我已经使用 ortools 优化库为 python 构建了作业车间调度算法。 问题是当我制作一个带有设置时间的灵活作业车间模型时它不起作用,我认为这是由于我制作的弧线,如果这里有人可以解释更多电路约束,那会对我有所帮助。顺便说一下,当我使用一台机器时它可以工作。

代码:

from __future__ import print_function

import collections

from google.protobuf import text_format
from ortools.sat.python import cp_model

# Import Python wrapper for or-tools CP-SAT solver.
from ortools.sat.python import cp_model

# Intermediate solution printer
class SolutionPrinter(cp_model.CpSolverSolutionCallback):
    """Print intermediate solutions."""

    def __init__(self):
        cp_model.CpSolverSolutionCallback.__init__(self)
        self.__solution_count = 0

    def on_solution_callback(self):
        """Called after each new solution found."""
        print('Solution %i, time = %f s, objective = %i' %
              (self.__solution_count, self.WallTime(), self.ObjectiveValue()))
        self.__solution_count += 1

def MinimalJobshopSat():
    """Minimal jobshop problem."""
    # Create the model.
    model = cp_model.CpModel()

    jobs_data = [[(0, 2546), (1, 2000), (2, 1400)],
 [(0, 1289), (1, 2546), (2, 2546)],
 [(0, 2839), (1, 1576), (2, 1200)]
]

    setup_times = [
        [
        [3559, 1638, 2000],
        [1442, 3010, 1641],
        [1728, 3583, 3243]],
        [
        [3559, 1638, 2000],
        [1442, 3010, 1641],
        [1728, 3583, 3243]],
        [
        [3559, 1638, 2000],
        [1442, 3010, 1641],
        [1728, 3583, 3243]]
        ]

    all_jobs = range(len(jobs_data))   

    machines_count = 1 + max(task[0] for job in jobs_data for task in job)
    all_machines = range(machines_count)

    for machine in all_machines:
        for job_id in all_jobs:
            min_incoming_setup = min(
                setup_times[machine][j][job_id] for j in all_jobs)
            if min_incoming_setup == 0:
                continue

            print('job %i at machine %i has a min incoming setup of %i' %
                  (job_id, machine, min_incoming_setup))
            # We can transfer some setup times to the duration of the job.
            jobs_data[job_id][machine] = (machine, jobs_data[job_id][machine][1] + min_incoming_setup)
            # Decrease corresponding incoming setup times.
            for j in all_jobs:
                setup_times[machine][j][job_id] -= min_incoming_setup

    # Computes horizon dynamically as the sum of all durations.
    horizon = sum(task[1] for job in jobs_data for task in job)

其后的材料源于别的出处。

Source: an optimization exercise on an open RTL-to-GDS flow (aim: small area). Production flows keep margins and buffers that such runs may drop.
Function was not checked in any run shown here: the RTL went through the layout flow alone.
No activity file was given, so power comes from the tool's default toggle rates.

==> design.v <==
module ktoi(Ncbps,k,i);
	input wire [6:0]Ncbps;  
	input wire [6:0]k;
	output reg [7:0]i;
	always@(*)
	begin
		if (Ncbps == 7'd48)
		begin
			i = (4'd3)*(k%(5'd16)) + (k >> 4);
		end
		else if (Ncbps == 7'd96)
		begin
			i = (4'd6)*(k%(5'd16)) + (k >> 4);
		end
		else  
			i = 8'b0;
	end
endmodule
module itok(Ncbps,i,k);
	input wire [6:0]Ncbps;  
	input wire [6:0]i;
	output reg [6:0]k;  
	always@(*)
	begin
		if (Ncbps == 7'd48)
		begin
			k = (i<<4) - 47*((i<<4)/48);
		end
		else if (Ncbps == 7'd96)
		begin
			k = (i<<4) - 95*((i<<4)/96);
		end
		else  
			k = 8'b0;
	end
endmodule
module interleaver(
    input wire clk,
    input wire [4:0] B,
    input wire [1:0] e,
    input wire sig,
    input wire in,
    output reg out
    );
	reg a0;
	always @(*) begin
		case ({e[1], e[0], B[3], B[2], B[1], B[0]})
			6'b000100: a0 = 1'b1;
			6'b100100: a0 = 1'b1;
			6'b010100: a0 = 1'b1;
			6'b001100: a0 = 1'b1;
			6'b101100: a0 = 1'b1;
			6'b011100: a0 = 1'b1;
			6'b001010: a0 = 1'b1;
			6'b101010: a0 = 1'b1;
			6'b011010: a0 = 1'b1;
			6'b000110: a0 = 1'b1;
			6'b010110: a0 = 1'b1;
			6'b001110: a0 = 1'b1;
			6'b011110: a0 = 1'b1;
			6'b101001: a0 = 1'b1;
			6'b011001: a0 = 1'b1;
			6'b000101: a0 = 1'b1;
			6'b100101: a0 = 1'b1;
			6'b010101: a0 = 1'b1;
			6'b001101: a0 = 1'b1;
			6'b101101: a0 = 1'b1;
			6'b011101: a0 = 1'b1;
			6'b001011: a0 = 1'b1;
			6'b101011: a0 = 1'b1;
			6'b011011: a0 = 1'b1;
			default: a0 = 1'b0;
		endcase
	end
	reg b0;
	always @(*) begin
		case ({e[1], e[0], B[3], B[2], B[1], B[0]})
			6'b001000: b0 = 1'b1;
			6'b101000: b0 = 1'b1;
			6'b011000: b0 = 1'b1;
			6'b000010: b0 = 1'b1;
			6'b100010: b0 = 1'b1;
			6'b010010: b0 = 1'b1;
			6'b100110: b0 = 1'b1;
			6'b100001: b0 = 1'b1;
			6'b010001: b0 = 1'b1;
			6'b001001: b0 = 1'b1;
			6'b000011: b0 = 1'b1;
			6'b100011: b0 = 1'b1;
			6'b010011: b0 = 1'b1;
			6'b000111: b0 = 1'b1;
			6'b100111: b0 = 1'b1;
			6'b010111: b0 = 1'b1;
			default: b0 = 1'b0;
		endcase
	end
	reg [7:0] s0_1;
	reg [7:0] s0_2;
	wire s0_o1 = s0_1[7];
	wire s0_o2 = s0_2[7];
	wire s0_i1 = a0 ? in : s0_o1;
	wire s0_i2 = b0 ? in : s0_o2;
	wire s0_y = a0 ? s0_o1 : b0 ? s0_o2 : in;
	always @(posedge clk) s0_1 <= {s0_1[6:0], s0_i1};
	always @(posedge clk) s0_2 <= {s0_2[6:0], s0_i2};
	reg a1;
	always @(*) begin
		case ({e[1], e[0], B[2], B[1], B[0]})
			5'b00100: a1 = 1'b1;
			5'b10100: a1 = 1'b1;
			5'b01100: a1 = 1'b1;
			5'b00010: a1 = 1'b1;
			5'b01010: a1 = 1'b1;
			5'b00110: a1 = 1'b1;
			5'b01110: a1 = 1'b1;
			5'b10001: a1 = 1'b1;
			5'b01001: a1 = 1'b1;
			5'b00101: a1 = 1'b1;
			5'b10101: a1 = 1'b1;
			5'b01101: a1 = 1'b1;
			default: a1 = 1'b0;
		endcase
	end
	reg b1;
	always @(*) begin
		case ({e[1], e[0], B[2], B[1], B[0]})
			5'b00000: b1 = 1'b1;
			5'b10000: b1 = 1'b1;
			5'b01000: b1 = 1'b1;
			5'b10010: b1 = 1'b1;
			5'b00001: b1 = 1'b1;
			5'b00011: b1 = 1'b1;
			5'b10011: b1 = 1'b1;
			5'b01011: b1 = 1'b1;
			default: b1 = 1'b0;
		endcase
	end
	reg [3:0] s1_1;
	reg [3:0] s1_2;
	wire s1_o1 = s1_1[3];
	wire s1_o2 = s1_2[3];
	wire s1_i1 = a1 ? s0_y : s1_o1;
	wire s1_i2 = b1 ? s0_y : s1_o2;
	wire s1_y = a1 ? s1_o1 : b1 ? s1_o2 : s0_y;
	always @(posedge clk) s1_1 <= {s1_1[2:0], s1_i1};
	always @(posedge clk) s1_2 <= {s1_2[2:0], s1_i2};
	reg a2;
	always @(*) begin
		case ({e[1], e[0], B[1], B[0]})
			4'b0000: a2 = 1'b1;
			4'b0100: a2 = 1'b1;
			4'b0010: a2 = 1'b1;
			4'b0110: a2 = 1'b1;
			4'b1001: a2 = 1'b1;
			4'b0101: a2 = 1'b1;
			default: a2 = 1'b0;
		endcase
	end
	reg b2;
	always @(*) begin
		case ({e[1], e[0], B[1], B[0]})
			4'b1000: b2 = 1'b1;
			4'b0001: b2 = 1'b1;
			4'b1011: b2 = 1'b1;
			4'b0111: b2 = 1'b1;
			default: b2 = 1'b0;
		endcase
	end
	reg [1:0] s2_1;
	reg [1:0] s2_2;
	wire s2_o1 = s2_1[1];
	wire s2_o2 = s2_2[1];
	wire s2_i1 = a2 ? s1_y : s2_o1;
	wire s2_i2 = b2 ? s1_y : s2_o2;
	wire s2_y = a2 ? s2_o1 : b2 ? s2_o2 : s1_y;
	always @(posedge clk) s2_1 <= {s2_1[0:0], s2_i1};
	always @(posedge clk) s2_2 <= {s2_2[0:0], s2_i2};
	reg a3;
	always @(*) begin
		case ({e[1], e[0], B[0]})
			3'b000: a3 = 1'b1;
			3'b010: a3 = 1'b1;
			3'b011: a3 = 1'b1;
			default: a3 = 1'b0;
		endcase
	end
	reg b3;
	always @(*) begin
		case ({e[0], B[0]})
			2'b01: b3 = 1'b1;
			default: b3 = 1'b0;
		endcase
	end
	reg [0:0] s3_1;
	reg [0:0] s3_2;
	wire s3_o1 = s3_1[0];
	wire s3_o2 = s3_2[0];
	wire s3_i1 = a3 ? s2_y : s3_o1;
	wire s3_i2 = b3 ? s2_y : s3_o2;
	wire s3_y = a3 ? s3_o1 : b3 ? s3_o2 : s2_y;
	always @(posedge clk) s3_1 <= s3_i1;
	always @(posedge clk) s3_2 <= s3_i2;
	reg w4;
	always @(*) begin
		case ({B[4], B[3], B[2], B[1]})
			4'b0000: w4 = 1'b1;
			4'b0010: w4 = 1'b1;
			4'b0001: w4 = 1'b1;
			4'b1111: w4 = 1'b1;
			default: w4 = 1'b0;
		endcase
	end
	wire g4 = w4 & ~sig;
	reg [23:0] s4_1;
	wire s4_o1 = s4_1[23];
	wire s4_i1 = g4 ? s4_o1 : s3_y;
	wire s4_y = g4 ? s3_y : s4_o1;
	always @(posedge clk) s4_1 <= {s4_1[22:0], s4_i1};
	reg w5;
	always @(*) begin
		case ({B[3], B[2], B[1]})
			3'b000: w5 = 1'b1;
			3'b111: w5 = 1'b1;
			default: w5 = 1'b0;
		endcase
	end
	wire g5 = w5 & ~sig;
	reg [11:0] s5_1;
	wire s5_o1 = s5_1[11];
	wire s5_i1 = g5 ? s5_o1 : s4_y;
	wire s5_y = g5 ? s4_y : s5_o1;
	always @(posedge clk) s5_1 <= {s5_1[10:0], s5_i1};
	reg w6;
	always @(*) begin
		case ({B[2], B[1]})
			2'b11: w6 = 1'b1;
			default: w6 = 1'b0;
		endcase
	end
	wire g6 = w6 & ~sig;
	reg [5:0] s6_1;
	wire s6_o1 = s6_1[5];
	wire s6_i1 = g6 ? s6_o1 : s5_y;
	wire s6_y = g6 ? s5_y : s6_o1;
	always @(posedge clk) s6_1 <= {s6_1[4:0], s6_i1};
	reg w7;
	always @(*) begin
		case ({B[1], B[0]})
			2'b10: w7 = 1'b1;
			default: w7 = 1'b0;
		endcase
	end
	wire g7 = w7 & ~sig;
	reg [2:0] s7_1;
	wire s7_o1 = s7_1[2];
	wire s7_i1 = g7 ? s7_o1 : s6_y;
	wire s7_y = g7 ? s6_y : s7_o1;
	always @(posedge clk) s7_1 <= {s7_1[1:0], s7_i1};
	reg [20:0] p8;
	always @(posedge clk) p8 <= {p8[19:0], s7_y};
	always @(posedge clk) out <= p8[20];
endmodule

    for times in setup_times:
        for  time in times:
            horizon += max(time)

    # Named tuple to store information about created variables.
    task_type = collections.namedtuple('task_type', 'start end interval')
    # Named tuple to manipulate solution information.
    assigned_task_type = collections.namedtuple('assigned_task_type',
                                                'start job index duration')

    # Creates job intervals and add to the corresponding machine lists.
    all_tasks = {}
    machine_to_intervals = collections.defaultdict(list)
    starts = collections.defaultdict(list)
    ends = collections.defaultdict(list)

    for job_id, job in enumerate(jobs_data):
        for task_id, task in enumerate(job):
            machine = task[0]
            duration = task[1]
            suffix = '_%i_%i' % (job_id, task_id)
            start_var = model.NewIntVar(0, horizon, 'start' + suffix)
            end_var = model.NewIntVar(0, horizon, 'end' + suffix)
            interval_var = model.NewIntervalVar(start_var, duration, end_var,
                                                'interval' + suffix)
            all_tasks[job_id, task_id] = task_type(
                start=start_var, end=end_var, interval=interval_var)
            machine_to_intervals[machine].append(interval_var)
            starts[machine].append(start_var)
            ends[machine].append(end_var)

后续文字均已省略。